### src/rtl/vga_pkg.sv
// Shared timing defaults and helpers for the VGA raster pipeline.
// Default timing is 640x480@60 with a 25.175 MHz pixel rate.
package vga_pkg;

  localparam int unsigned DEF_H_ACTIVE = 640;
  localparam int unsigned DEF_H_FP     = 16;
  localparam int unsigned DEF_H_SYNC   = 96;
  localparam int unsigned DEF_H_BP     = 48;
  localparam int unsigned DEF_V_ACTIVE = 480;
  localparam int unsigned DEF_V_FP     = 10;
  localparam int unsigned DEF_V_SYNC   = 2;
  localparam int unsigned DEF_V_BP     = 33;

  localparam int unsigned DEF_H_TOTAL = DEF_H_ACTIVE + DEF_H_FP + DEF_H_SYNC + DEF_H_BP;

  typedef struct packed {
    logic act;
    logic hs;
    logic vs;
  } raster_flags_t;

  // Widen a w-bit colour to 4 bits by repeating its MSBs into the low bits,
  // so that full scale stays full scale.
  function automatic logic [3:0] expand4(input logic [3:0] in, input int unsigned w);
    logic [3:0] out;
    out = in;
    case (w)
      1:       out = {4{in[0]}};
      2:       out = {in[1:0], in[1:0]};
      3:       out = {in[2:0], in[2]};
      default: out = in;
    endcase
    return out;
  endfunction

endpackage

### src/rtl/vga_axis_counter.sv
// One raster axis: wrapping position counter with active-region and sync-pulse decode.
module vga_axis_counter
  import vga_pkg::*;
#(
  parameter int unsigned TOTAL  = DEF_H_TOTAL,
  parameter int unsigned ACTIVE = DEF_H_ACTIVE,
  parameter int unsigned FP     = DEF_H_FP,
  parameter int unsigned SYNC   = DEF_H_SYNC
) (
  input  logic       clk,
  input  logic       rst,
  input  logic       inc,
  output logic [9:0] count,
  output logic       wrap,
  output logic       active,
  output logic       sync_act
);

  localparam logic [10:0] LAST    = 11'(TOTAL - 1);
  localparam logic [10:0] ACT_END = 11'(ACTIVE);
  localparam logic [10:0] SYNC_LO = 11'(ACTIVE + FP);
  localparam logic [10:0] SYNC_HI = 11'(ACTIVE + FP + SYNC);

  logic [9:0]  count_q, count_d;
  logic [10:0] count_x;

  assign count_x = {1'b0, count_q};

  // wrap is qualified by inc so it can directly advance the next axis
  assign wrap     = inc && (count_x == LAST);
  assign active   = count_x < ACT_END;
  assign sync_act = (count_x >= SYNC_LO) && (count_x < SYNC_HI);
  assign count    = count_q;

  always_comb begin
    count_d = count_q;
    if (inc) begin
      count_d = wrap ? '0 : count_q + 10'd1;
    end
  end

  always_ff @(posedge clk or posedge rst) begin
    if (rst) begin
      count_q <= '0;
    end else begin
      count_q <= count_d;
    end
  end

endmodule

### src/rtl/vga_timing_pipe.sv
// VGA raster timing generator: lookahead coordinates to the pixel source, sync/blank
// delayed to match the source read latency, registered and polarity-adjusted pins.
module vga_timing_pipe
  import vga_pkg::*;
#(
  parameter int unsigned H_ACTIVE  = DEF_H_ACTIVE,
  parameter int unsigned H_FP      = DEF_H_FP,
  parameter int unsigned H_SYNC    = DEF_H_SYNC,
  parameter int unsigned H_BP      = DEF_H_BP,
  parameter int unsigned V_ACTIVE  = DEF_V_ACTIVE,
  parameter int unsigned V_FP      = DEF_V_FP,
  parameter int unsigned V_SYNC    = DEF_V_SYNC,
  parameter int unsigned V_BP      = DEF_V_BP,
  parameter int unsigned HSYNC_POL = 0,
  parameter int unsigned VSYNC_POL = 0,
  parameter int unsigned PIXEL_LAT = 1,
  parameter int unsigned R_W       = 3,
  parameter int unsigned G_W       = 3,
  parameter int unsigned B_W       = 2
) (
  input  logic           vgaclk,
  input  logic           rst,
  input  logic           pix_ce,
  input  logic [R_W-1:0] input_red,
  input  logic [G_W-1:0] input_green,
  input  logic [B_W-1:0] input_blue,
  output logic [9:0]     hc_out,
  output logic [9:0]     vc_out,
  output logic           frame_start,
  output logic           line_start,
  output logic           hsync,
  output logic           vsync,
  output logic           de,
  output logic [3:0]     red,
  output logic [3:0]     green,
  output logic [3:0]     blue
);

  localparam int unsigned H_TOTAL = H_ACTIVE + H_FP + H_SYNC + H_BP;
  localparam int unsigned V_TOTAL = V_ACTIVE + V_FP + V_SYNC + V_BP;
  localparam logic        HS_IDLE = (HSYNC_POL == 0);
  localparam logic        VS_IDLE = (VSYNC_POL == 0);

  if (H_TOTAL > 1024 || V_TOTAL > 1024) begin : g_bad_total
    $error("vga_timing_pipe: H_TOTAL/V_TOTAL must not exceed 1024");
  end
  if (PIXEL_LAT > 4) begin : g_bad_lat
    $error("vga_timing_pipe: PIXEL_LAT must be 0..4");
  end
  if (R_W < 1 || R_W > 4 || G_W < 1 || G_W > 4 || B_W < 1 || B_W > 4) begin : g_bad_width
    $error("vga_timing_pipe: colour widths must be 1..4");
  end

  logic          h_wrap, h_act, h_sync;
  logic          v_wrap_unused, v_act, v_sync;
  logic [9:0]    hc, vc;
  raster_flags_t s0, dly;

  vga_axis_counter #(
    .TOTAL (H_TOTAL),
    .ACTIVE(H_ACTIVE),
    .FP    (H_FP),
    .SYNC  (H_SYNC)
  ) u_h (
    .clk     (vgaclk),
    .rst     (rst),
    .inc     (pix_ce),
    .count   (hc),
    .wrap    (h_wrap),
    .active  (h_act),
    .sync_act(h_sync)
  );

  vga_axis_counter #(
    .TOTAL (V_TOTAL),
    .ACTIVE(V_ACTIVE),
    .FP    (V_FP),
    .SYNC  (V_SYNC)
  ) u_v (
    .clk     (vgaclk),
    .rst     (rst),
    .inc     (h_wrap),
    .count   (vc),
    .wrap    (v_wrap_unused),
    .active  (v_act),
    .sync_act(v_sync)
  );

  assign s0          = '{act: h_act & v_act, hs: h_sync, vs: v_sync};
  assign hc_out      = hc;
  assign vc_out      = vc;
  assign line_start  = pix_ce & ~rst & (hc == '0);
  assign frame_start = pix_ce & ~rst & (hc == '0) & (vc == '0);

  // Flags wait here for as many enables as the source needs to return colour.
  if (PIXEL_LAT == 0) begin : g_no_dly
    assign dly = s0;
  end else begin : g_dly
    raster_flags_t pipe_q [PIXEL_LAT];

    always_ff @(posedge vgaclk or posedge rst) begin
      if (rst) begin
        for (int unsigned i = 0; i < PIXEL_LAT; i++) begin
          pipe_q[i] <= '0;
        end
      end else if (pix_ce) begin
        pipe_q[0] <= s0;
        for (int unsigned i = 1; i < PIXEL_LAT; i++) begin
          pipe_q[i] <= pipe_q[i-1];
        end
      end
    end

    assign dly = pipe_q[PIXEL_LAT-1];
  end

  logic       de_q, de_d;
  logic       hsync_q, hsync_d, vsync_q, vsync_d;
  logic [3:0] red_q, red_d, green_q, green_d, blue_q, blue_d;

  always_comb begin
    de_d    = dly.act;
    hsync_d = dly.hs ^ HS_IDLE;
    vsync_d = dly.vs ^ VS_IDLE;
    red_d   = dly.act ? expand4(4'(input_red), R_W)   : '0;
    green_d = dly.act ? expand4(4'(input_green), G_W) : '0;
    blue_d  = dly.act ? expand4(4'(input_blue), B_W)  : '0;
  end

  always_ff @(posedge vgaclk or posedge rst) begin
    if (rst) begin
      de_q    <= 1'b0;
      hsync_q <= HS_IDLE;
      vsync_q <= VS_IDLE;
      red_q   <= '0;
      green_q <= '0;
      blue_q  <= '0;
    end else if (pix_ce) begin
      de_q    <= de_d;
      hsync_q <= hsync_d;
      vsync_q <= vsync_d;
      red_q   <= red_d;
      green_q <= green_d;
      blue_q  <= blue_d;
    end
  end

  assign de    = de_q;
  assign hsync = hsync_q;
  assign vsync = vsync_q;
  assign red   = red_q;
  assign green = green_q;
  assign blue  = blue_q;

endmodule

### config.mk
export PLATFORM = sky130hd
export DESIGN_NAME = vga_timing_pipe
export DESIGN_NICKNAME = d
export VERILOG_FILES = /design/src/rtl/vga_pkg.sv /design/src/rtl/vga_axis_counter.sv /design/src/rtl/vga_timing_pipe.sv
export SDC_FILE = /design/constraint.sdc
export NUM_CORES = 1
export LEC_CHECK = 0
export ABC_AREA = 1
export BUFFER_PORTS_ARGS = -buffer_cell sky130_fd_sc_hd__buf_2
export CORE_MARGIN = 2
export CORE_UTILIZATION = 55
export CTS_CLUSTER_DIAMETER = 40
export CTS_CLUSTER_SIZE = 24
export DETAILED_ROUTE_END_ITERATION = 8
export PLACE_DENSITY = 0.81
export SLEW_MARGIN = 20
export SYNTH_ARGS = -nofsm -noshare
export SYNTH_HDL_FRONTEND = slang
export SYNTH_SLANG_ARGS = --single-unit
### constraint.sdc
create_clock -name vgaclk -period 3.8 [get_ports vgaclk]
set_input_delay 0 -clock vgaclk [delete_from_list [all_inputs] [get_ports vgaclk]]
set_output_delay 0 -clock vgaclk [all_outputs]
set_load 0.03 [all_outputs]
==> implementation parameters <==
Parameter                              Value

Clock tree
  CTS Hold Buffers Added    9
  Clock tree from TritonCTS    done
  Clock root buffer    clkbuf_4
  Number of clock sinks    34
  TritonCTS buffer count    5
  Source-to-sink clock delay at the later pin of the worst-skew pair    0.34 ns
  Clock transition at path regs    0.10 ns
  Clk buf depth    2
  Htree depth    2
  Cells resized by post-CTS repair    0
  Post-CTS repair timing setup buffer count    0

Final layout
  Fraction of final layout cells with drive strength greater than 1    23.1%
  Count of filler cells inserted in the layout    291
  Antenna cells    0
  Number of nets in the final layout    321
  Area growth from synthesis to layout    19.3%
  Utilization of the core after routing    69.1%
  Area of combinational cells with multiple inputs    875 um2
  FF+latch area    853 um2

Logic synthesis
  Synthesized area per cell    7.67 um2
  Number of synthesized flops with an enable pin    0
  Most numerous cell in the Yosys netlist    nand2_1
  Prevailing post-synth register cell    dfrtp_1
  Part of the Yosys area used for sequential elements    43.8%
  Most area-consuming cells after synthesis    dfrtp_1 41%, nand2_1 13%, nand3_1 7.4%
  Top cell type by total area after synthesis    dfrtp_1
  Synthesized instance count    254
  Synthesis-stage register bit count    34
  Synthesized area    0.00195 mm2
  Proportion of netlist area held by the largest area contributor    41.1%
  Yosys warning count    0
  Number of distinct library cells after synthesis    30
  Fraction of registers with async set or reset after synthesis    100%
  Net Count, Synth    269
  Commonest cells in the netlist    66 x nand2_1, 36 x inv_1, 32 x dfrtp_1

Global route
  Global routing usage summed across all routing layers    22.5%
  GR Util met2    36.4%
  Remaining Overflow, GRT    0
  Met3 routing resource usage after global routing    5.71%
  Layer carrying the most global-route usage    met2
  Met1 Usage GRT    29.1%
  Antenna violations before repair    0
  Largest net degree at the start of global routing    36
  Global-route wire length before repair    7130 um
  Vias in the first global route    1623

STA
  Clock tree skew after final layout    0.00597 ns
  Slew at the pin with the worst max-slew slack    0.533 ns
  Setup Total Neg Slack    0 ns
  Final Max Tran Viols    0
  Fraction of the cycle the final worst path needs    47.2%
  Final worst slack    2.01 ns
  Final setup vio count    0
  Setup repair after global routing missed its margin    no
  Normalized max-slew margin    64.4%
  Highest clock rate    0.558 GHz
  Final worst path period need    1.79 ns
  Final hold violation count    0
  Post-route worst hold slack    0.106 ns

Power
  Power spent charging and discharging nets    0.000633 W
  Internal Power    0.000698 W
  Clock power share    15.8%
  Net Sw Frac    47.6%
  Maximum vdd drop    0.391 mV
  Register share of total power    42.6%
  Static Leak    1.34 nW
  Power density over cell area    572 mW/mm2
  Part of the total power dissipated in combinational logic    41.6%

Die
  Row Count    21
  Chip Height    63.5 um
  Effective utilization at floorplan    58.0%
  Placeable core region    0.00336 mm2
  DIE WIDTH    63.5 um
  Die area    0.00404 mm2
  Number of top-level pins    48

Detailed routing
  Number of iterations in the first detailed-routing pass    4
  Residual DRC count    0
  Initial DRC Count    69
  Total Routed Length    4200 um
  Detailed-route via count    1809
  Detail-routed via count per cell    5.12
  Post-detailed-route wirelength per cell    11.9 um
  Remaining number of nets flagged by the antenna check after routing    0

Placement
  GP Congestion    0.900
  Port Buffer Count    47
  Detailed placer's ending HPWL    3020 um
  Worst setup slack before clock tree synthesis    2.24 ns

Setup path
  WS Path Type    input port to primary output
  CP Data Required Time    3.80 ns
  Critical path capture point type    primary output
  Largest fanout on the critical path    35
  Data arrival time of the critical path    1.79 ns
  Startpoint Class    input port

Outcome
  Status    finished clean

Flow run
  Maximum capacitance violations    0

Min path
  Worst hold path class    input port to flop
[final timing paths]
| kind | to | cells past startpoint | slack [ns] | start |
|---|---|---|---|---|
| setup reg to reg | u_v.count[6]$_DFFE_PP0N_ | 6 | 2.38 | u_h.count[1]$_DFFE_PP0P_ |
| hold / removal | green[0]$_DFFE_PP0P_ | 3 | 0.11 | pix_ce |
| setup / recovery | frame_start | 9 | 2.01 | rst |
| max in group asynchronous | vsync$_DFFE_PP1P_ | 4 | 3.18 | rst |
| min in group asynchronous | u_v.count[5]$_DFFE_PP0N_ | 4 | 0.29 | rst |
| hold reg to reg | hsync$_DFFE_PP1P_ | 1 | 0.45 | dly[1]$_DFFE_PP0P_ |
[layout by cell type, fill, tap and decap left out, types with 2 or more instances in the layout]
cell type      Yosys  routed
nor2_1            23      23
nand3_1           29      29
nand2_1           66      66
nand4_1            4       4
o21ai_1            2       2
a21oi_1            4       4
inv_2              2       2
nor2_2             3       3
nor2_4             2       2
ha_1               4       4
nand2_4            2       2
o31ai_1            2       2
nor3_1             6       6
dlygate4sd3_1      0       9
o21ai_0           11      11
buf_2              6      47
dfrtp_1           32      32
xor2_1             4       4
dfstp_2            2       2
inv_1             36      36
clkbuf_4           0       5
[power groups by stage]
| stage | combinational (W) | sequential (W) | clock [W] |
|---|---|---|---|
| 6_report | 0.000553 | 0.000567 | 0.000211 |
| 2_1_floorplan | 0.000305 | 0.000676 | 0 |
| 3_5_place_dp | 0.000546 | 0.000570 | 0 |
| 3_3_place_gp | 0.000537 | 0.000565 | 0 |
| 4_1_cts | 0.000556 | 0.000564 | 0.000214 |
| 5_1_grt | 0.000603 | 0.000583 | 0.000233 |
[logic make-up (layout without fill, tap and decap cells)]
kind of cell	count (synthesis)	in the layout	synth area share (%)
flip-flops	34	34	43.8
AND/OR/NAND/NOR	141	141	34.9
AO/OA/AOI/OAI	20	20	5.58
XOR/XNOR	4	4	1.80
adder cells (fa/ha/maj)	4	4	2.57
buffers and inverters	51	104	11.4
[metal layers]
layer  up-vias  routed length [um]
li1        903                   -
met1       835                1930
met2        65                1970
met3         6                 248
met4         0                  57
met5         -                   0
[metrics by stage]
stage | power, W | cells | cell area [um2]
global route | 0.00142 | 353 | 2320
floorplan | 0.000980 | 254 | 1950
global placement | 0.00110 | 336 | 2170
detailed placement | 0.00112 | 336 | 2170
finish | 0.00133 | 353 | 2320
CTS | 0.00133 | 353 | 2320
[final cells by class]
cell class | count | share of cell area, %
multi-input combinational | 169 | 37.6
sequential | 34 | 36.7
timing repair buffer | 57 | 14.3
inverter | 39 | 6.30
tap | 46 | 2.48
clock buffer | 7 | 2.37
clock inverter | 1 | 0.215
[state kept, by name, indices dropped and copies added (netlist names)]
name,count
red,3
de,1
blue,2
green,3
hsync,1
u_v.count,10
de_d,1
dly,2
vsync,1
u_h.count,10
[critical path, stage by stage]
cell and delay, ns:
dlygate4sd3_1 0.52, buf_2 0.12, inv_1 0.05, buf_4 0.38, nand2_1 0.11, nor3_1 0.15
nand3_1 0.12, nor2_1 0.13, buf_2 0.21
Power figures use the tool's default switching activity.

WORK ITEM
Give again, word for word, every line of the listing above from the one with "parameter int unsigned ACTIVE" to the one with "parameter int unsigned H_BP", both inclusive, and nothing beyond them.

TASK ANSWER
  parameter int unsigned ACTIVE = DEF_H_ACTIVE,
  parameter int unsigned FP     = DEF_H_FP,
  parameter int unsigned SYNC   = DEF_H_SYNC
) (
  input  logic       clk,
  input  logic       rst,
  input  logic       inc,
  output logic [9:0] count,
  output logic       wrap,
  output logic       active,
  output logic       sync_act
);

  localparam logic [10:0] LAST    = 11'(TOTAL - 1);
  localparam logic [10:0] ACT_END = 11'(ACTIVE);
  localparam logic [10:0] SYNC_LO = 11'(ACTIVE + FP);
  localparam logic [10:0] SYNC_HI = 11'(ACTIVE + FP + SYNC);

  logic [9:0]  count_q, count_d;
  logic [10:0] count_x;

  assign count_x = {1'b0, count_q};

  // wrap is qualified by inc so it can directly advance the next axis
  assign wrap     = inc && (count_x == LAST);
  assign active   = count_x < ACT_END;
  assign sync_act = (count_x >= SYNC_LO) && (count_x < SYNC_HI);
  assign count    = count_q;

  always_comb begin
    count_d = count_q;
    if (inc) begin
      count_d = wrap ? '0 : count_q + 10'd1;
    end
  end

  always_ff @(posedge clk or posedge rst) begin
    if (rst) begin
      count_q <= '0;
    end else begin
      count_q <= count_d;
    end
  end

endmodule

### src/rtl/vga_timing_pipe.sv
// VGA raster timing generator: lookahead coordinates to the pixel source, sync/blank
// delayed to match the source read latency, registered and polarity-adjusted pins.
module vga_timing_pipe
  import vga_pkg::*;
#(
  parameter int unsigned H_ACTIVE  = DEF_H_ACTIVE,
  parameter int unsigned H_FP      = DEF_H_FP,
  parameter int unsigned H_SYNC    = DEF_H_SYNC,
  parameter int unsigned H_BP      = DEF_H_BP,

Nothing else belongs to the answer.